I'm reading a book in electrical engineering and in one example they are skipping steps and I'm not sure how they integrate the equation: $$ \frac{dv}{dt} + \frac{v}{RC} = 0 $$ which they rewrite as: $$ \frac{dv}{v} = -\frac{dt}{RC}$$
Integrating the function gives: $$ \ln(v) = -\frac{t}{RC} + \ln(A) $$ Where $A$ is the constant. $\frac{1}{v}$ gives $\ln(v)$, but I don't get the right hand side. Why not just '$A$'?
Thanks.
The author is thinking ahead in the problem. If we write $\ln(v) = -\frac{t}{RC} + B$, we can then exponentiate both sides of this equation: $$e^{\ln(v)} = e^{-\frac{t}{RC}} e^B$$ so if $B=\ln(A)$ then $$v = A e^{-\frac{t}{RC}}$$ We can always find some $A$ for which $B=\ln(A)$ because the range of $\ln$ is all real numbers. The only reason they did this was to simplify the final result. It isn't a spooky integration trick, don't worry.

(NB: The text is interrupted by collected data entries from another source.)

===== src/rtl/bsplit_pkg.sv =====
package bsplit_pkg;
  typedef enum logic { ST_IDLE = 1'b0, ST_RUN = 1'b1 } bsplit_state_e;
endpackage


===== src/rtl/bsplit_chan_hash.sv =====
module bsplit_chan_hash #(
  parameter int CH_W = 4
) (
  input  logic [2*CH_W-1:0] addr_bits,
  output logic [CH_W-1:0]   chan
);
  // Fold the upper nibble onto the region index to spread strides.
  for (genvar i = 0; i < CH_W; i++) begin : g_fold
    assign chan[i] = addr_bits[i] ^ addr_bits[CH_W+i];
  end
endmodule


===== src/rtl/bsplit_size_calc.sv =====
module bsplit_size_calc #(
  parameter int OFS_W = 8,
  parameter int LEN_W = 16
) (
  input  logic [OFS_W-1:0] src_lo,
  input  logic [OFS_W-1:0] dst_lo,
  input  logic [LEN_W-1:0] rem,
  output logic [OFS_W:0]   bytes,
  output logic             last
);
  localparam logic [OFS_W:0] BURST = (OFS_W+1)'(1) << OFS_W;

  logic [OFS_W:0] room_src;
  logic [OFS_W:0] room_dst;
  logic [OFS_W:0] room;
  logic [OFS_W:0] rem_cap;

  always_comb begin
    room_src = BURST - {1'b0, src_lo};
    room_dst = BURST - {1'b0, dst_lo};
    room     = (room_src < room_dst) ? room_src : room_dst;
    rem_cap  = (rem > LEN_W'(BURST)) ? BURST : rem[OFS_W:0];
    bytes    = (rem_cap < room) ? rem_cap : room;
    last     = (LEN_W'(bytes) == rem);
  end
endmodule


===== src/rtl/bsplit_top.sv =====
module bsplit_top #(
  parameter int ADDR_W = 32,
  parameter int LEN_W  = 16,
  parameter int OFS_W  = 8,
  parameter int CH_W   = 4
) (
  input  logic              clk,
  input  logic              rst_n,
  input  logic              req_valid,
  output logic              req_ready,
  input  logic [ADDR_W-1:0] req_src,
  input  logic [ADDR_W-1:0] req_dst,
  input  logic [LEN_W-1:0]  req_len,
  output logic              bst_valid,
  input  logic              bst_ready,
  output logic [ADDR_W-1:0] bst_src,
  output logic [ADDR_W-1:0] bst_dst,
  output logic [OFS_W:0]    bst_bytes,
  output logic [CH_W-1:0]   bst_chan,
  output logic              bst_last
);
  import bsplit_pkg::*;

  localparam int HASH_LO = OFS_W;
  localparam int HASH_HI = OFS_W + 2*CH_W - 1;

  bsplit_state_e     state_q, state_d;
  logic [ADDR_W-1:0] src_q, src_d;
  logic [ADDR_W-1:0] dst_q, dst_d;
  logic [LEN_W-1:0]  rem_q, rem_d;
  logic              accept, step, cur_en;
  logic [OFS_W:0]    chunk;
  logic              chunk_last;

  bsplit_size_calc #(.OFS_W(OFS_W), .LEN_W(LEN_W)) u_size (
    .src_lo (src_q[OFS_W-1:0]),
    .dst_lo (dst_q[OFS_W-1:0]),
    .rem    (rem_q),
    .bytes  (chunk),
    .last   (chunk_last)
  );

  bsplit_chan_hash #(.CH_W(CH_W)) u_hash (
    .addr_bits (src_q[HASH_HI:HASH_LO]),
    .chan      (bst_chan)
  );

  assign req_ready = (state_q == ST_IDLE);
  assign bst_valid = (state_q == ST_RUN);
  assign bst_src   = src_q;
  assign bst_dst   = dst_q;
  assign bst_bytes = chunk;
  assign bst_last  = chunk_last;

  assign accept = req_valid && req_ready;
  assign step   = bst_valid && bst_ready;
  assign cur_en = accept || step;

  always_comb begin
    state_d = state_q;
    src_d   = src_q;
    dst_d   = dst_q;
    rem_d   = rem_q;
    if (accept) begin
      src_d = req_src;
      dst_d = req_dst;
      rem_d = req_len;
      if (req_len != '0) state_d = ST_RUN;
    end else if (step) begin
      src_d = src_q + ADDR_W'(chunk);
      dst_d = dst_q + ADDR_W'(chunk);
      rem_d = rem_q - LEN_W'(chunk);
      if (chunk_last) state_d = ST_IDLE;
    end
  end

  always_ff @(posedge clk or negedge rst_n) begin
    if (!rst_n) state_q <= ST_IDLE;
    else        state_q <= state_d;
  end

  always_ff @(posedge clk or negedge rst_n) begin
    if (!rst_n) begin
      src_q <= '0;
      dst_q <= '0;
      rem_q <= '0;
    end else if (cur_en) begin
      src_q <= src_d;
      dst_q <= dst_d;
      rem_q <= rem_d;
    end
  end
endmodule


===== config.mk =====
export PLATFORM = sky130hd
export DESIGN_NAME = bsplit_top
export DESIGN_NICKNAME = d
export VERILOG_FILES = /design/src/rtl/bsplit_pkg.sv /design/src/rtl/bsplit_chan_hash.sv /design/src/rtl/bsplit_size_calc.sv /design/src/rtl/bsplit_top.sv
export SDC_FILE = /design/constraint.sdc
export NUM_CORES = 1
export LEC_CHECK = 0
export ABC_AREA = 1
export BUFFER_PORTS_ARGS = -buffer_cell sky130_fd_sc_hd__buf_2
export CORE_MARGIN = 2
export CORE_UTILIZATION = 62
export DETAILED_ROUTE_END_ITERATION = 6
export PLACE_DENSITY_LB_ADDON = 0.3
export SYNTH_ARGS = -nofsm -noshare
export SYNTH_HDL_FRONTEND = slang
export SYNTH_HIERARCHICAL = 1
export SYNTH_SLANG_ARGS = --single-unit
export TNS_END_PERCENT = 1

===== constraint.sdc =====
create_clock -name clk -period 9.56 [get_ports clk]
set_clock_uncertainty 0.1 [all_clocks]
set_input_delay 2.39 -clock clk [delete_from_list [all_inputs] [get_ports clk]]
set_output_delay 2.39 -clock clk [all_outputs]
set_load 0.02 [all_outputs]

==> impl_metrics.py, run 1 <==
metrics = {
    "drt": {
        "drc": 0,
        "drt-wirelength-per-cell_um": 15.1,
        "postRouteWirelength_um": 26800,
        "firstDrtPassIters": 7,
        "via_per_inst": 5.58,
        "vias": 9917,
        "first_iter_violations": 1052,
        "final_antenna_net_count": 0,
    },
    "synth": {
        "syn_avg_cell_area_um2": 5.88,
        "synth.ff_latch_count": 81,
        "synth_edf_count": 0,
        "syn_inst": 1444,
        "syn_area_um2": 8490,
        "syn-num-nets": 1574,
        "netlist-cell-type-count": 46,
        "synthArstFlopShare_pct": 100,
        "synth_warnings": 6,
        "synth-main-ff-cell": "dfrtp_1",
        "ys_seq_area_share_pct": 23.9,
    },
    "global_route": {
        "grt_pass1_wl_um": 42700,
        "grt_util_all_layers_pct": 36.8,
        "antenna_found_initial": 0,
        "grt_max_degree": 76,
        "grt_pass1_vias": 8679,
        "grt_overflow_total": 0,
    },
    "sta": {
        "period_share_pct": 80.4,
        "finalHoldViolCount": 0,
        "max_freq_mhz": 130,
        "setup_viol_count_final": 0,
        "worst_pin_slew_ps": 840,
        "slew_headroom_pct": 44.0,
        "setup_tns_ps": 0,
        "slew_violations": 0,
        "rsz0062_at_grt": "false",
        "period_needed_ps": 7690,
    },
    "clock_tree": {
        "cts.sinks": 81,
        "cts_max_level": 3,
        "path_clk_slew_ps": 60,
        "cts-root-buf": "clkbuf_16",
        "cts.repair.resized": 0,
        "worstSkewPairLatency_ps": 350,
        "cts_hold_buf": 0,
        "clockBufferDepth": 2,
        "post_cts_buffers": 0,
        "numCtsBuffers": 9,
        "cts_tree": "built",
    },
    "critical_path": {
        "rr_endpoint": "bst_src[14]",
        "r2r_setup_slack_ps": 3080,
        "cp.arrival_ps": 5200,
        "r2r-start": "bst_dst[0]",
        "reg2regPathDepth": 32,
        "cp.required_ps": 7070,
        "start_kind": "flip-flop",
        "critPathKind": "reg2out",
        "endpoint_kind": "output pin",
        "cp_max_fo": 10,
    },
    "layout": {
        "drive_gt1_share_pct": 14.5,
        "multiInputGateArea_um2": 5460,
        "layout.nets": 1727,
        "diodes": 0,
        "syn2layout_area_growth_pct": 14.2,
        "n_fill_cell": 1210,
        "area.sequential_um2": 2030,
    },
    "floorplanning": {
        "io-pin-count": 164,
        "start_util_pct": 63.8,
        "die_area_um2": 14600,
        "die_w_um": 121,
        "core_um2": 13300,
        "num_rows": 42,
        "die_h_um": 121,
    },
    "outcome": {
        "status": "finished, final reports clean",
    },
    "placed_design": {
        "place_congestion": 0.984,
        "io_buffer_count": 163,
        "dp_hpwl_um": 20400,
    },
    "worst_hold_path": {
        "worstHoldStart": "bst_src[31]",
        "min_to": "bst_src[31]",
        "hold_class": "reg2reg",
        "hold_depth": 4,
    },
    "job": {
        "maxCapViolations": 0,
    },
}
[registers in the layout, summed over array words and instances (netlist names)]
signal,flops
bst_dst,32
bst_src,32
rem_q,16
bst_valid,1
[Yosys cell counts (2+ instances only)]
| library cell | n | area (um2) |
|---|---|---|
| or2_0 | 2 | 12.5 |
| nor4_1 | 6 | 37.5 |
| nand3_2 | 10 | 100 |
| o22ai_1 | 4 | 25.0 |
| nand3_1 | 178 | 891 |
| a32o_1 | 2 | 20.0 |
| and2_1 | 4 | 25.0 |
| buf_4 | 3 | 22.5 |
| nor3_1 | 21 | 105 |
| o21bai_1 | 7 | 52.6 |
| o211ai_1 | 17 | 128 |
| nor3_2 | 2 | 20.0 |
| ha_1 | 43 | 538 |
| nor2_2 | 12 | 75.1 |
| xor2_1 | 6 | 52.6 |
| buf_1 | 3 | 11.3 |
| o221ai_1 | 2 | 17.5 |
| nand3b_1 | 11 | 82.6 |
| a21oi_1 | 20 | 100 |
| fa_1 | 3 | 60.1 |
| o21a_1 | 2 | 15.0 |
| inv_1 | 219 | 822 |
| nand2_1 | 563 | 2110 |
| o21ai_0 | 33 | 165 |
| nor2_1 | 108 | 405 |
| dfrtp_1 | 81 | 2030 |
| xnor2_1 | 11 | 96.3 |
| or2_2 | 2 | 12.5 |
| o21ai_2 | 4 | 35.0 |
| nand2_2 | 7 | 43.8 |
| a21boi_1 | 2 | 15.0 |
| clkbuf_1 | 8 | 30.0 |
| buf_6 | 2 | 22.5 |
| nand4_1 | 14 | 87.6 |
| buf_2 | 9 | 45.0 |
| o21ai_1 | 5 | 25.0 |
| inv_2 | 9 | 33.8 |
[per-stage QoR]
step | cells | utilization (%) | area, um2 | worst slack (ps) | hold slack (ps)
after floorplan | 1444 | - | 8490 | 2720 | 413
after global placement | 1762 | 70.8 | 9420 | 2400 | 437
after detailed placement | 1762 | 70.8 | 9420 | 2290 | 459
after CTS | 1778 | 72.9 | 9690 | 1910 | 478
after global routing | 1778 | 72.9 | 9690 | 1420 | 522
final | 1778 | 72.9 | 9690 | 1870 | 482
[cells in the final DEF, fill, tap and decap left out, types with 3 or more instances in the layout]
cell | netlist | final
nand3_2 | 10 | 10
nand2_1 | 563 | 563
nor2_1 | 108 | 108
o21ai_2 | 4 | 4
nor3_1 | 21 | 21
o22ai_1 | 4 | 4
fa_1 | 3 | 3
o21ai_0 | 33 | 33
inv_2 | 9 | 9
nand3b_1 | 11 | 11
nand2_2 | 7 | 7
o211ai_1 | 17 | 17
xnor2_1 | 11 | 11
dfrtp_1 | 81 | 81
buf_2 | 9 | 162
clkinv_2 | 0 | 3
nor4_1 | 6 | 6
nand3_1 | 178 | 178
clkbuf_16 | 0 | 9
o21ai_1 | 5 | 5
and2_1 | 4 | 4
inv_1 | 219 | 218
xor2_1 | 6 | 6
a21oi_1 | 20 | 20
o21bai_1 | 7 | 7
buf_4 | 3 | 6
nor2_2 | 12 | 11
nand4_1 | 14 | 14
ha_1 | 43 | 43
[worst max-delay path, stage by stage, from the launching register on]
cell and delay, ps:
dfrtp_1 430, inv_2 130, ha_1 190, inv_1 60, nor2_2 130, nand2_1 90, xnor2_1 260, ha_1 290
a21boi_0 120, nand2_1 60, nand2_1 60, nand3_2 80, nand3_2 130, o21ai_0 470, ha_1 380, nand4_1 170
a31oi_1 110, a2111oi_4 690, nand3_1 160, nand2_1 200, nor2_1 60, nor2_1 80, nand3_1 70, nor2_1 210
buf_2 210
[worst max path at each step]
stage               cells after the start  slack, ps       end       start
finish                                 24       1870  bst_last  bst_dst[0]
global route                           24       1420  bst_last  bst_dst[0]
CTS                                    24       1910  bst_last  bst_dst[0]
detailed placement                     24       2290  bst_last  bst_dst[0]
global placement                       28       2400  bst_last  bst_dst[0]
floorplan                              29       2720  bst_last  bst_dst[0]
[logic make-up (layout without fill, tap and decap cells)]
| kind of cell | count (synthesis) | count (layout) | synth area share, % |
|---|---|---|---|
| compound gates | 102 | 102 | 7.62 |
| xor+xnor | 17 | 17 | 1.75 |
| fa+ha+maj | 46 | 46 | 7.05 |
| buf+inv | 254 | 412 | 11.9 |
| flops | 81 | 81 | 23.9 |
| simple gates | 944 | 944 | 47.8 |
[per-layer routing]
layer / vias up / routed length [um] / GRT usage, % / share of wire, %
met2: 514 / 11500 / 56.1 / 43
met5: - / 0 / 0 / 0
met1: 4464 / 11800 / 51.1 / 44
met4: 0 / 1060 / 16.3 / 4.0
met3: 72 / 2480 / 6.25 / 9.3
li1: 4867 / - / - / -
[layout make-up]
class / instances / share of cell area (%)
sequential: 81 / 20.9
clock inverter: 5 / 0.323
clock buffer: 11 / 2.50
tap: 176 / 2.27
multi-input combinational: 1109 / 56.3
timing repair buffer: 168 / 8.83
inverter: 228 / 8.83
Power of run 1 is left out: the tool's default activity adds up to more than one toggle a clock period on the data nets, which glitch-free logic cannot reach.
==> inputs of run 2 (changes only) <==
--- a/config.mk
+++ b/config.mk
@@ -5,10 +5,10 @@
 export SDC_FILE = /design/constraint.sdc
 export NUM_CORES = 1
 export LEC_CHECK = 0
-export ABC_AREA = 1
+export ABC_AREA = 0
 export BUFFER_PORTS_ARGS = -buffer_cell sky130_fd_sc_hd__buf_2
 export CORE_MARGIN = 2
-export CORE_UTILIZATION = 62
+export CORE_UTILIZATION = 55
 export DETAILED_ROUTE_END_ITERATION = 6
 export PLACE_DENSITY_LB_ADDON = 0.3
 export SYNTH_ARGS = -nofsm -noshare
==> constraint.sdc (replaced) <==
create_clock -name clk -period 7.09 [get_ports clk]
set_clock_uncertainty 0.1 [all_clocks]
set_input_delay 1.7725 -clock clk [delete_from_list [all_inputs] [get_ports clk]]
set_output_delay 1.7725 -clock clk [all_outputs]
set_load 0.02 [all_outputs]
==> impl_metrics.py, run 2 <==
metrics = {
    "drt": {
        "drc": 1,
        "final_antenna_net_count": 0,
        "first_iter_violations": 789,
        "postRouteWirelength_um": 22800,
        "drt-wirelength-per-cell_um": 19.4,
        "firstDrtPassIters": 7,
        "via_per_inst": 6.50,
        "vias": 7655,
    },
    "synth": {
        "synth_top_cell_by_area": "dfrtp_1",
        "synth-main-ff-cell": "dfrtp_1",
        "synthArstFlopShare_pct": 100,
        "syn_inst": 825,
        "synth.ff_latch_count": 81,
        "ys_top_cells_by_count": "87 x nand2_1, 81 x dfrtp_1, 62 x nor2_1",
        "netlist-cell-type-count": 75,
        "syn-num-nets": 955,
        "yosys.area.top_type_share_pct": 29.7,
        "synth_warnings": 6,
        "synth.most_common_cell": "nand2_1",
        "ys_seq_area_share_pct": 29.7,
        "syn_avg_cell_area_um2": 8.28,
        "syn_area_um2": 6830,
        "ys_top_cells_by_area": "dfrtp_1 30%, ha_1 7.9%, nand2_1 4.8%",
        "synth_edf_count": 0,
    },
    "sta": {
        "slew_headroom_pct": 43.9,
        "setup_tns_ps": 0,
        "period_needed_ps": 7010,
        "period_share_pct": 98.8,
        "slew_violations": 0,
        "setup_viol_count_final": 0,
        "max_freq_mhz": 143,
        "worst_pin_slew_ps": 842,
        "rsz0062_at_grt": "true",
        "finalHoldViolCount": 0,
    },
    "layout": {
        "layout.nets": 1135,
        "layout_commonest_cell": "buf_2",
        "layout_common_cells": "158 x buf_2, 87 x nand2_1, 79 x dfrtp_1",
        "drive_gt1_share_pct": 27.2,
        "n_fill_cell": 971,
        "area.sequential_um2": 2030,
        "fin_cells": 1178,
        "diodes": 0,
        "syn2layout_area_growth_pct": 25.1,
        "multiInputGateArea_um2": 4650,
    },
    "global_route": {
        "grt_overflow_total": 0,
        "grt_pass1_vias": 7144,
        "grt_util_all_layers_pct": 34.1,
        "grt_max_degree": 78,
        "antenna_found_initial": 0,
        "grt_pass1_wl_um": 35800,
    },
    "critical_path": {
        "cp_max_fo": 9,
        "endpoint_kind": "output pin",
        "cp.arrival_ps": 5140,
        "critPathKind": "reg2out",
        "start_kind": "flip-flop",
        "cp.required_ps": 5220,
    },
    "outcome": {
        "violations": "design-rule violations",
        "status": "finished, violations left",
    },
    "floorplanning": {
        "core_um2": 12100,
        "io-pin-count": 164,
        "die_w_um": 115,
        "die_h_um": 115,
        "num_rows": 40,
        "die_area_um2": 13300,
        "start_util_pct": 56.6,
    },
    "clock_tree": {
        "numCtsBuffers": 9,
        "cts.sinks": 81,
        "path_clk_slew_ps": 70,
        "worstSkewPairLatency_ps": 350,
        "cts_max_level": 3,
        "clockBufferDepth": 2,
        "cts-root-buf": "clkbuf_16",
        "cts_tree": "built",
    },
    "job": {
        "maxCapViolations": 0,
    },
    "worst_hold_path": {
        "hold_class": "reg2reg",
    },
    "placed_design": {
        "dp_hpwl_um": 16400,
        "io_buffer_count": 163,
        "place_congestion": 1.02,
        "dpl.cell_count": 1158,
    },
}
-- run 2: cell count changes after synthesis, sizes merged, moves of 15 or more --
cell	before	now
or4	0	15
a21oi	20	47
inv	228	35
o311ai	0	21
nand3	188	38
nor4	6	22
nor2	121	63
nand2	572	88
a22oi	0	26
clkbuf	8	26
-- run 2: final timing paths --
check                            startpoint      endpoint  slack (ps)  cells after the start
worst min-delay path            bst_src[31]   bst_src[31]         410                      1
worst max register to register   bst_dst[0]   bst_src[28]         220                     30
min in group asynchronous             rst_n   bst_src[29]        1180                      1
max in group asynchronous             rst_n      rem_q[4]        4610                      2
worst min register to register  bst_src[31]   bst_src[31]         410                      1
worst max-delay path             bst_dst[0]  bst_bytes[6]          80                     23
-- run 2: through the flow --
| step | setup slack [ps] | util (%) | hold slack [ps] | instance area (um2) |
|---|---|---|---|---|
| after floorplan | 44.6 | - | 396 | 6840 |
| after global placement | 231 | 66.3 | 394 | 8000 |
| after detailed placement | 107 | 66.3 | 398 | 8000 |
| after CTS | -51.0 | 69.5 | 414 | 8380 |
| after global routing | -178 | 70.8 | 427 | 8540 |
| final | 82.4 | 70.8 | 406 | 8540 |
-- run 2: area by class of cell --
| cell class | count | share of cell area, % |
|---|---|---|
| Multi-Input combinational cell | 671 | 54.5 |
| Sequential cell | 81 | 23.8 |
| Timing Repair Buffer | 207 | 13.8 |
| Clock buffer | 11 | 2.84 |
| Tap cell | 168 | 2.46 |
| Inverter | 35 | 1.54 |
| Clock inverter | 5 | 1.20 |
-- run 2: timing repair --
item | CTS | global route
hold buffers | 0 | 0
gates resized for setup | 6 | 32
endpoints found under the setup margin | 9 | 57
pin swaps | 1 | 4
buffers inserted | 0 | 4
-- run 2: worst max-delay path, stage by stage (launching register included) --
cell and delay [ps]:
dfrtp_1 390, inv_1 100, ha_2 220, nor3b_4 210, nand2_1 110, or3_4 370, ha_4 310, nand2_1 60
or4_4 550, and3_1 200, nor2_2 130, ha_1 250, a21o_1 160, a21oi_1 140, nor2b_1 60, o21ai_0 140
nand2b_1 90, a21oi_2 190, o211ai_2 120, and2_1 220, buf_4 210, a21oi_4 220, buf_4 150, buf_2 150
-- run 2: cell families after synthesis --
group,Yosys count,synth area share [%]
fa+ha+maj,47,8.90
compound gates,259,26.4
buf+inv,73,4.74
flops,81,29.7
xor+xnor,35,4.49
simple gates,319,24.1
mux,11,1.67
-- run 2: routing by layer --
metal | part of all wire (%) | routed length, um | track usage, % | vias to the layer above
li1 | - | - | - | 3506
met1 | 41 | 9340 | 45.2 | 3605
met2 | 46 | 10500 | 54.1 | 460
met3 | 8.9 | 2030 | 6.07 | 84
met4 | 4.4 | 1010 | 16.7 | 0
met5 | 0 | 0 | 0 | -
Power of run 2 is left out for the same reason.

Well, it helps to introduce the constant of integration in this way because when you look at the LHS it is ugly. But seriously by introducing it this way you can learn a lot more about the system for e.g. you can rewrite it as $ln(v)-ln(A)=-t/RC$ which can be re-written as $v/A=e^{-t/RC}$ and hence you can see $v/a$ decays over time or whatever it may be. Make sense?